Well might her father, Trueworth, say in reference to her,

"Unlike to other common flowers,

The flower of love shows various in the bud,
"Twill look a thistle and will blow a rose."

A speech by the same virtuous character, when endeavouring to dissuade the libertine from a base design, breathes sentiments as lofty as the language is poetical.

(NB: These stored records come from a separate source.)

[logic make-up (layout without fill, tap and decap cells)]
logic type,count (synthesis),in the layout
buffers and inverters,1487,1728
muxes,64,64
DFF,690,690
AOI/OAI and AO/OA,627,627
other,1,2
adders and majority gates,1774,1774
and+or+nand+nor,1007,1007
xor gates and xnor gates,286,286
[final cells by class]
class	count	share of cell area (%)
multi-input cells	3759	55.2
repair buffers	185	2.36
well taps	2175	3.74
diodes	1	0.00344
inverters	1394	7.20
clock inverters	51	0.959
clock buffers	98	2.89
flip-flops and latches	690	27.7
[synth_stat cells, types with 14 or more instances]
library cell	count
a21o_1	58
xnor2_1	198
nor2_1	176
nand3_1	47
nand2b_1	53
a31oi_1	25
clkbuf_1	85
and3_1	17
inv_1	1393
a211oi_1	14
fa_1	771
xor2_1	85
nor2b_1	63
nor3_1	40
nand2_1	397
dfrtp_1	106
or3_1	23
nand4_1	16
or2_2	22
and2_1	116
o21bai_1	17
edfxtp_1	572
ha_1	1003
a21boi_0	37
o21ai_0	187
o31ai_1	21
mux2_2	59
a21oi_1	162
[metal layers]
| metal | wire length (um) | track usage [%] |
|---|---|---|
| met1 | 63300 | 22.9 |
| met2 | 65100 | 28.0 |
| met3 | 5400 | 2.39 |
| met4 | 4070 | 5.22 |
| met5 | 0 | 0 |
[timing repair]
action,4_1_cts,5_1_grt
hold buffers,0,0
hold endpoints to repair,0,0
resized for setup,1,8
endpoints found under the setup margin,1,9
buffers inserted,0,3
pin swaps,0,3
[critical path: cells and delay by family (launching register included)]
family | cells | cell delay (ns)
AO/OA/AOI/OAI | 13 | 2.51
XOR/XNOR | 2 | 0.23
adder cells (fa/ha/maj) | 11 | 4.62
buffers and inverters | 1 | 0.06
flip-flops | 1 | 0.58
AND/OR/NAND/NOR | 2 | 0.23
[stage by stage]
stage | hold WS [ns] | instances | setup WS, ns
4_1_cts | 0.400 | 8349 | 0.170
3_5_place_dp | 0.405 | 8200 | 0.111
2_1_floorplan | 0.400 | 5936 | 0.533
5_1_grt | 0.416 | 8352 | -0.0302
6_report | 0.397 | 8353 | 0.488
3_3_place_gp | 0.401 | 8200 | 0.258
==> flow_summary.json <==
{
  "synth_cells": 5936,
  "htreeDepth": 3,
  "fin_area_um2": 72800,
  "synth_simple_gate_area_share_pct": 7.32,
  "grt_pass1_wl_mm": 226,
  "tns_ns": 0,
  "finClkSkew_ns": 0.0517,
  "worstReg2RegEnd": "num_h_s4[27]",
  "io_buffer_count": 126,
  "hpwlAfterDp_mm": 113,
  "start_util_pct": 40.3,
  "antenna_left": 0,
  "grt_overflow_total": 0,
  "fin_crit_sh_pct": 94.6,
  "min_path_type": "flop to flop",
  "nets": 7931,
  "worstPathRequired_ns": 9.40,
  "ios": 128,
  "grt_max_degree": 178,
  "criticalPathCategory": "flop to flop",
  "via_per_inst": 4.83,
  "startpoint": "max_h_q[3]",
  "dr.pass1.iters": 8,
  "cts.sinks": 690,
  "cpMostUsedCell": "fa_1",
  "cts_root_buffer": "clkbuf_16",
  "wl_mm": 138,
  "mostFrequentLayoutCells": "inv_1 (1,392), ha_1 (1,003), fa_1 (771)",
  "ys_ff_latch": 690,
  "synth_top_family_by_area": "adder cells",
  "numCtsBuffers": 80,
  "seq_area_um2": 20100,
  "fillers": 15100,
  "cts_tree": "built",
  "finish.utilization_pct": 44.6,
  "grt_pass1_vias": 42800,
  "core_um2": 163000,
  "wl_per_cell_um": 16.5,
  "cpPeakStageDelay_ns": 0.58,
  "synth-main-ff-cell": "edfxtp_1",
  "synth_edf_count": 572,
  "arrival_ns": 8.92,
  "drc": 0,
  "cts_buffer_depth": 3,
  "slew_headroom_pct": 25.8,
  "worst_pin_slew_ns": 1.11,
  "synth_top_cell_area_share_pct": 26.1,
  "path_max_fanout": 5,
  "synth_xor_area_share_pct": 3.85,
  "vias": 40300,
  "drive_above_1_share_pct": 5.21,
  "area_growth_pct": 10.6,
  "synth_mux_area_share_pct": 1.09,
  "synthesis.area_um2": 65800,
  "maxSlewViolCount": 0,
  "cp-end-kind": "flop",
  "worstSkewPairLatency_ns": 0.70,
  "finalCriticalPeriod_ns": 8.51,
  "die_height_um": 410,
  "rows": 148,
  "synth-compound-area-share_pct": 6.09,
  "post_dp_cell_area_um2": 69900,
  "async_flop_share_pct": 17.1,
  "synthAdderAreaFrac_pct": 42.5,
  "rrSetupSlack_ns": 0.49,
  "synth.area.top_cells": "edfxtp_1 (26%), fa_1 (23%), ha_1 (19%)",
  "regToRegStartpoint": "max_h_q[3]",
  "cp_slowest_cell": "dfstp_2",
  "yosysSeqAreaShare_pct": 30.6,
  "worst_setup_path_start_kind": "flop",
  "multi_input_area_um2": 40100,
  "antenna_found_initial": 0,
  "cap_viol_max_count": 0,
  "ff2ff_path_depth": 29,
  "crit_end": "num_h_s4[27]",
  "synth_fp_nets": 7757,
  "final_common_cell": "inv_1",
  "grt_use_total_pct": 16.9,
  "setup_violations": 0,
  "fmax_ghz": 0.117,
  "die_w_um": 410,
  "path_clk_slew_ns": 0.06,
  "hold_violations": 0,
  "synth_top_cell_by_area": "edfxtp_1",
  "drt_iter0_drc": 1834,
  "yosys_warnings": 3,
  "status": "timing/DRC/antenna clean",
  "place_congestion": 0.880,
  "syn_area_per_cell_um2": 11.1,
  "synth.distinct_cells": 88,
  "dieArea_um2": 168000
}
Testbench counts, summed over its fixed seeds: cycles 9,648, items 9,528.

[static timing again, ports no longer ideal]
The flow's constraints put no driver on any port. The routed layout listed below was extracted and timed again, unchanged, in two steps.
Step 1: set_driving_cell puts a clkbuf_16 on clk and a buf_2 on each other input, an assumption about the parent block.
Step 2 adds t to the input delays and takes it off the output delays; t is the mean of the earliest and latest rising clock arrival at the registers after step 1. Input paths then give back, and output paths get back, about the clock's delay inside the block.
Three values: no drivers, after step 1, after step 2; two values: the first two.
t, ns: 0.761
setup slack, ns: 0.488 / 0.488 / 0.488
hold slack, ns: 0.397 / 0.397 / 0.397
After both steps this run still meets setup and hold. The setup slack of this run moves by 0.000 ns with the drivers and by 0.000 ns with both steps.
This is an optimization exercise on Yosys and OpenROAD, whose aim is small area, a short achievable clock period and few clock cycles per item, not a production implementation. Only simulation tests tie the RTL to the original design; equivalence was not proved.

==> run a: inputs <==
Design flock_separation_steer, start of the top module:
module flock_separation_steer #(
	parameter int SUM_WIDTH = 48
) (
	input  logic        clk,
	input  logic        arst_n,
	input  logic        nbr_valid,
	output logic        nbr_ready,
	input  logic [23:0] agent_x,
	input  logic [23:0] agent_y,
	input  logic [23:0] neighbor_x,
	input  logic [23:0] neighbor_y,
	input  logic        last_neighbor,
	input  logic        no_neighbors,
	output logic        steer_valid,
	input  logic        steer_ready,
	output logic [23:0] vel_x,
	output logic [23:0] vel_y,
	output logic        valid_res,
	input  logic        cfg_valid,
	output logic        cfg_ready,
	input  logic        cfg_index,
	input  logic [23:0] cfg_data
);
	localparam logic [4:0] S_IDLE = 5'd0, S_CFGA = 5'd1, S_CFGB = 5'd2, S_MULC = 5'd3,
		S_MD2W = 5'd4, S_L2 = 5'd5, S_L3 = 5'd6, S_MULN = 5'd7, S_ADD = 5'd8, S_CMP = 5'd9,
		S_DIVN = 5'd10, S_ACC = 5'd11, S_FIN1 = 5'd12, S_NORM = 5'd13, S_SQS = 5'd14,
		S_MULS = 5'd15, S_SQADD = 5'd16, S_SQRT = 5'd17, S_NLOAD = 5'd18, S_MULP = 5'd19,
		S_DIVP = 5'd20, S_OCALC = 5'd21, S_ZERO = 5'd22, S_OUT = 5'd23,
		S_OUTW = 5'd24;
	localparam int A_R = 0, A_R1 = 1, A_CSA = 2, A_S = 3;
	localparam int B_CSA = 0, B_OTH = 1, B_D = 2, B_Q = 3, B_S = 4;
	localparam int I_1 = 0, I_NG = 1, I_S = 2, I_SG = 3, I_NR = 4;
	localparam int R_SUM = 0, R_SUM2 = 1, R_M28 = 2, R_NORM = 3, R_OC = 4;
	localparam int Q_SR2 = 0, Q_DIV = 1, Q_IN = 2, Q_R2X = 3, Q_MS = 4;
	localparam int M_IN = 0, M_R = 1;
	localparam int D_MD2 = 0, D_SR2 = 1, D_SQRT = 2, D_RX = 3, D_ZERO = 4, D_SL31 = 5;
	localparam int C_CLR = 0, C_INC2 = 1, C_INC1 = 2, C_DEC1 = 3;
	logic [4:0]  st, st_n;
	logic [5:0]  cnt;
	logic [63:0] d;
	logic [23:0] ms_q;
	logic [31:0] md2_q;
	logic        first, skip, sv, vres, f_last, f_empty, nrdy, crdy, sb;
	logic [3:0]  asel, asel_n;
	logic [4:0]  bsel, bsel_n;
  ...
clock: 11.0 ns
lec_check: 0
cap_margin: 20
core_margin: 2
core_utilization: 40
slew_margin: 20
standard.sh (not shown) runs the stock make flow with config.mk's settings and CLKGATE_MAP_FILE= SYNTH_SCRIPT=/design/flow/synth_recipe.tcl, a recipe that flattens the netlist after the stock synthesis.
==> flow/flow/run.sh <==
#!/bin/bash
set -euo pipefail
bash standard.sh SETUP_SLACK_MARGIN=7 finish > make.log 2>&1
==> inputs of run b, as changes to run a <==
--- a/flow/design.v
+++ b/flow/design.v
@@ -157,10 +157,11 @@
 	localparam int M_IN = 0, M_R = 1;
 	localparam int D_MD2 = 0, D_SR2 = 1, D_SQRT = 2, D_RX = 3, D_ZERO = 4, D_SL31 = 5;
 	localparam int C_CLR = 0, C_INC2 = 1, C_INC1 = 2, C_DEC1 = 3;
 	logic [4:0]  st, st_n;
 	logic [5:0]  cnt;
+	logic [31:0] bv;       
 	logic [63:0] d;
 	logic [23:0] ms_q;
 	logic [31:0] md2_q;
 	logic        first, skip, sv, vres, f_last, f_empty, nrdy, crdy, sb;
 	logic [3:0]  asel, asel_n;
@@ -190,11 +191,14 @@
 	assign my_in    = (st == S_CFGA) ? 31'd0 : {6'd0, ady};
 	assign qx_in    = (st == S_CFGA) ? {16'd0, cfg_data[15:0]} : {7'd0, adx};
 	assign qy_in    = (st == S_CFGA) ? 32'h8000_0000 : {7'd0, ady};
 	assign mul_last = ~|(qx[31:2] | qy[31:2]);
 	assign is_mul   = (st == S_MULC) || (st == S_MULN) || (st == S_MULS) || (st == S_MULP);
-	assign bitv     = dop[D_SQRT] ? (64'd1 << (7'd62 - {cnt, 1'b0})) : 64'd0;
+	always_comb for (int j = 0; j < 32; j++) begin
+		bitv[2*j]   = bv[j];
+		bitv[2*j+1] = 1'b0;
+	end
 	assign dvx      = d | bitv | (rx[63] ? {bitv[62:0], 1'b0} : 64'd0)
 		| (sb ? {bitv[61:0], 2'b00} : 64'd0);
 	assign skip_n   = cx || (mx == 31'd0 && my == 31'd0);
 	assign mor     = {8'd0, rx[39:0] | ry[39:0]};
 	assign nsel[2] = |mor[47:32];
@@ -353,11 +357,14 @@
 			first <= 1'b1;
 			ms_q  <= 24'd256;
 			md2_q <= 32'd1;
 			c_acc <= 1'b0;
 			c_cap <= 1'b1;
+			bv    <= 32'd0;
 		end else begin
+			if (st_n == S_SQRT && st != S_SQRT) bv <= 32'h8000_0000;
+			else bv <= {1'b0, bv[31:1]};
 			st    <= st_n;
 			nrdy  <= (st_n == S_IDLE) || (st_n == S_OUT) || (st_n == S_ACC && !f_last);
 			crdy  <= (st_n == S_CFGA);
 			c_acc <= c_acc_n;
 			c_cap <= c_cap_n;
==> flow/flow/run.sh (replaced) <==
#!/bin/bash
set -euo pipefail
bash standard.sh SETUP_SLACK_MARGIN=6.5 finish > make.log 2>&1
==> qor summary <==
quantity                                                                run a           run b
Run status                                                     finished clean  finished clean
GR met1 Demand/Resource                                                 0.513           0.453
Area of the mapped netlist                                         0.0490 mm2      0.0502 mm2
Sequential cell area in the final layout                           0.0142 mm2      0.0150 mm2
Multi-input gate share of total cell area                               0.566           0.572
Routed wire length                                                  272000 um       248000 um
Number of buffers outside the clock class in the layout                   910             703
Dpl hpwl                                                            183000 um       167000 um
Overall die height                                                     354 um          358 um
Source of the worst register-to-register timing path               u_lx.r[63]            mulf
Met3 Routed Length                                                   36800 um        32000 um
Share of synthesized cell area in and, or, nand and nor gates           0.173           0.185
Finished layout cell area                                          0.0654 mm2      0.0629 mm2
Testbench counts of run a, summed over its fixed seeds: cycles 139,210, items 800.
Testbench counts of run b, summed over its fixed seeds: cycles 139,210, items 800.

==> port drivers added, routing unchanged <==
Ports are ideal in the flow. The routed layouts listed here were re-timed in OpenROAD.
Step 1 sets driving cells, clkbuf_16 on the clock port and buf_2 on the other inputs (assumed; they add their load-dependent delay and slew).
Step 2 also shifts input and output timing later by t, the mid clock arrival at the registers, as if the neighbouring blocks saw the same clock.
Three values: no drivers, after step 1, after step 2; two values: the first two.
run | shift t [ns] | setup WS [ns] | worst setup path at the end
run a | 0.750 | 5.975 / 5.975 / 5.422 | input to register
run b | 0.747 | 6.135 / 6.135 / 5.484 | input to register
After both steps setup and hold are still met in every run listed. The setup slack of run b, which loses most, moves by 0.000 ns with the drivers and by -0.651 ns with both steps.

"Impossible! Most possible of things

If thou'rt in love! Where merit lies itself,

What matters it to want the name, which, weighed,
Is not the worth of so much breath as it takes
To utter it! If, but from Nature's hand,

She is all you could expect of gentle blood,
Face, form, mien, speech; with these, what to belong
To lady more behoves-thoughts delicate,
Affections generous, and modesty-
Perfectionating, brightening crown of all!
If she hath these-true titles to thy heart-
What doth she lack that's title to thy hand?
The name of lady, which is none of these,

But may belong without? Thou might'st do worse
Than marry her! Thou would'st, undoing her!
Yea, by my mother's name, a shameful act
Most shamefully performed !"

It

may in truth be said that Mr. Knowles is possessed of such a luxuriance of rich thoughts and beautiful language whenever he discourses of the tender passion, that one can hardly fancy otherwise than that he must have been a great martyr to its tyranny. As, for example

"I cannot think love thrives by artifice,

Or can disguise its mood, and show its face.
I would not hide one portion of my heart
Where I did give it and did feel 'twas right,
Nor feign a wish, to mask a wish that was,
Howe'er to keep it. For no cause except
Myself would I be lov'd. What were't to me,
My lover valued me the more, the more
He saw me comely in another's eyes,
When his alone the vision I would show,
Becoming too? I have sought the reason oft
They paint Love as a child, and still have thought
It was because true love, like infancy,

Again

Frank, trusting, unobservant of its mood,

Doth show its wish at once, and means no more!"